Information Geometry and Machine Learning: An Invitation
Prof. Jun Zhang (University of Michigan Ann Arbor)
Part A (Information Geometry): 3 lectures
Part B (Machine Learning Application): 2 lectures
Optional: (Open Research Questions): 1 lecture
Information geometry is the differential geometric study of the manifold of probability
density functions (or probability distributions on discrete support). From a geometric
perspective, a parametric family of probability density functions on a sample space is
modeled as a differentiable manifold, where points on the manifold represent the density
functions themselves and coordinates represent the indexing parameters. Information
Geometry is seen as an emerging tool for providing a unified perspective to many
branches of information science, including coding, statistics, machine learning, inference
and decision, etc.
This serial lectures will provide an introduction to the fundamental concepts in
Information Geometry as well as a sample application to machine learning. Each lecture
will be 2 hours. Part A will introduce foundation of information geometry, including
topics like: Kullback-Leibler divergence and Bregman divergence, Fisher-Rao metric,
conjugate (dual) connections, alpha-connections, statistical manifold, curvature, duallyflat manifold, exponential family, natural parameter/expectation parameter, affine
immersion, equiaffine geometry, centro-affine immersion, alpha-Hessian manifold,
symplectic, Kahler, and Einstein-Weyl structures of information systems, etc. Part B will
start with the regularized learning framework, with the introduction of reproducing kernel
Hilbert space, semi-inner product, reproducing kernel Banach space, representer theorem,
feature map, kernel-trick, support vector machine, l1-regularization and sparsity, etc.
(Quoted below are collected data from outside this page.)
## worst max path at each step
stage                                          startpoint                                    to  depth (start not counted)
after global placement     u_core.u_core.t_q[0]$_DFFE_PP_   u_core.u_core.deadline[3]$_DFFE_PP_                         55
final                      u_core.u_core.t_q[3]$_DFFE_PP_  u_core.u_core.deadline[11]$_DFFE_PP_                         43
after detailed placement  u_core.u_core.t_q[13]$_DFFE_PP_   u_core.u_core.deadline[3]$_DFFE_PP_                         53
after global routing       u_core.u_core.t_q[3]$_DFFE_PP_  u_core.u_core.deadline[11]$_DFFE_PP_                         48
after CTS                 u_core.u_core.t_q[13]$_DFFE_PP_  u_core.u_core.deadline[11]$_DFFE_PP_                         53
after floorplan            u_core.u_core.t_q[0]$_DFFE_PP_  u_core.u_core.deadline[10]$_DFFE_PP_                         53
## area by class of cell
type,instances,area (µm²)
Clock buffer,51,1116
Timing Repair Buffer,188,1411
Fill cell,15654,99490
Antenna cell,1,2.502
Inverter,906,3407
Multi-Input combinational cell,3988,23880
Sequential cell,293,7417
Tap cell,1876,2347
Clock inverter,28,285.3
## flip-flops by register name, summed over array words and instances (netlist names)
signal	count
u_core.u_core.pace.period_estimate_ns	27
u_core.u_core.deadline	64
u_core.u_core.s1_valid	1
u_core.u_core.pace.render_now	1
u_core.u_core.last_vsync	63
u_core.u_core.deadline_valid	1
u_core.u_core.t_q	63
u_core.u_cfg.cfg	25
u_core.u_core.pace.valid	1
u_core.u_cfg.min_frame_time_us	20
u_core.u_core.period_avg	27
## config.mk

```make
export PLATFORM = sky130hd
export DESIGN_NAME = tdt_cell
export DESIGN_NICKNAME = d
export VERILOG_FILES = /design/src/rtl/core/tdt_pkg.sv /design/src/rtl/core/tdt_cell.sv
export SDC_FILE = /design/constraint.sdc
export NUM_CORES = 1
export LEC_CHECK = 0
export ABC_CLOCK_PERIOD_IN_PS = 11900
export BUFFER_PORTS_ARGS = -buffer_cell sky130_fd_sc_hd__buf_2
export CAP_MARGIN = 20
export CORE_UTILIZATION = 45
export DETAILED_ROUTE_END_ITERATION = 8
export PLACE_DENSITY = 0.85
export SYNTH_ARGS = -nofsm -noshare
export SYNTH_HDL_FRONTEND = slang
export SYNTH_SLANG_ARGS = --single-unit
```

## constraint.sdc

```tcl
create_clock -name clk -period 11.9 [get_ports clk]
set_input_delay 1.19 -clock clk [delete_from_list [all_inputs] [get_ports clk]]
set_output_delay 1.19 -clock clk [all_outputs]
set_load 0.02 [all_outputs]
```
### src/hbcp_queue.sv
module hbcp_queue (
    input  logic            aclk,
    input  logic            aresetn,
    input  logic            push,
    input  hbcp_pkg::job_t  push_job,
    input  logic            pop,
    output hbcp_pkg::job_t  pop_job,
    output logic            full,
    output logic            empty
);

    hbcp_pkg::job_t                slot_reg [hbcp_pkg::QUEUE_DEPTH];
    logic [hbcp_pkg::QPTR_W-1:0]   wr_ptr_reg;
    logic [hbcp_pkg::QPTR_W-1:0]   rd_ptr_reg;
    logic [hbcp_pkg::QCNT_W-1:0]   count_reg;

    assign full    = (count_reg == hbcp_pkg::QCNT_W'(hbcp_pkg::QUEUE_DEPTH));
    assign empty   = (count_reg == '0);
    assign pop_job = slot_reg[rd_ptr_reg];

    // Advance pointers and occupancy
    always_ff @(posedge aclk) begin
        if (!aresetn) begin
            wr_ptr_reg <= '0;
            rd_ptr_reg <= '0;
            count_reg  <= '0;
        end else begin
            if (push) begin
                wr_ptr_reg <= (wr_ptr_reg == hbcp_pkg::QPTR_W'(hbcp_pkg::QUEUE_DEPTH - 1))
                              ? '0 : wr_ptr_reg + 1'b1;
            end
            if (pop) begin
                rd_ptr_reg <= (rd_ptr_reg == hbcp_pkg::QPTR_W'(hbcp_pkg::QUEUE_DEPTH - 1))
                              ? '0 : rd_ptr_reg + 1'b1;
            end
            if (push && !pop) begin
                count_reg <= count_reg + 1'b1;
            end else if (pop && !push) begin
                count_reg <= count_reg - 1'b1;
            end
        end
    end

    // Store entries
    always_ff @(posedge aclk) begin
        if (push) begin
            slot_reg[wr_ptr_reg] <= push_job;
        end
    end

endmodule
Application of information geometry to kernel methods will be discussed at the end of
this mini-course, as are other open research questions.
Students at advanced undergraduate and graduate levels are welcomed. The instructor
looks forward to recruiting motivated mathematics students to work in this exciting new
area of applied mathematics.
PREREQUISITE:
A first course in differential geometry is expected for Part A. Real analysis or
function analysis is expected for Part B.
MATERIALS:
(A.1) S. Amari and H. Nagaoka (2000). Method of Information Geometry. AMS
monograph vol 191. Oxford University Press.
(A.2) U. Simon, A. Schwenk-Schellschmidt, and H. Viesel. (1991). Introduction to the
Affine Differential Geometry of Hypersurfaces. Science University of Tokyo Press.
(A.3) Zhang, J. (2004). Divergence function, duality, and convex analysis. Neural
Computation, vol 16, 159-195.
(B.1) S. Amari and S. Wu (1999). Improving support vector machine classifiers by
modifying kernel functions. Neural Networks, vol 12(no 6), 783-789.
(B.2) F. Cucker and S. Smale (2001). On the mathematical foundation of learning.
Bulletin of the American Mathematical Society, vol 39 (no.1), 1-49.
(B.3) T. Poggio and S. Smale (2003). The mathematics of learning: Dealing with data.
Notice of the American Mathematical Society, vol 50 (no.5), 534-544.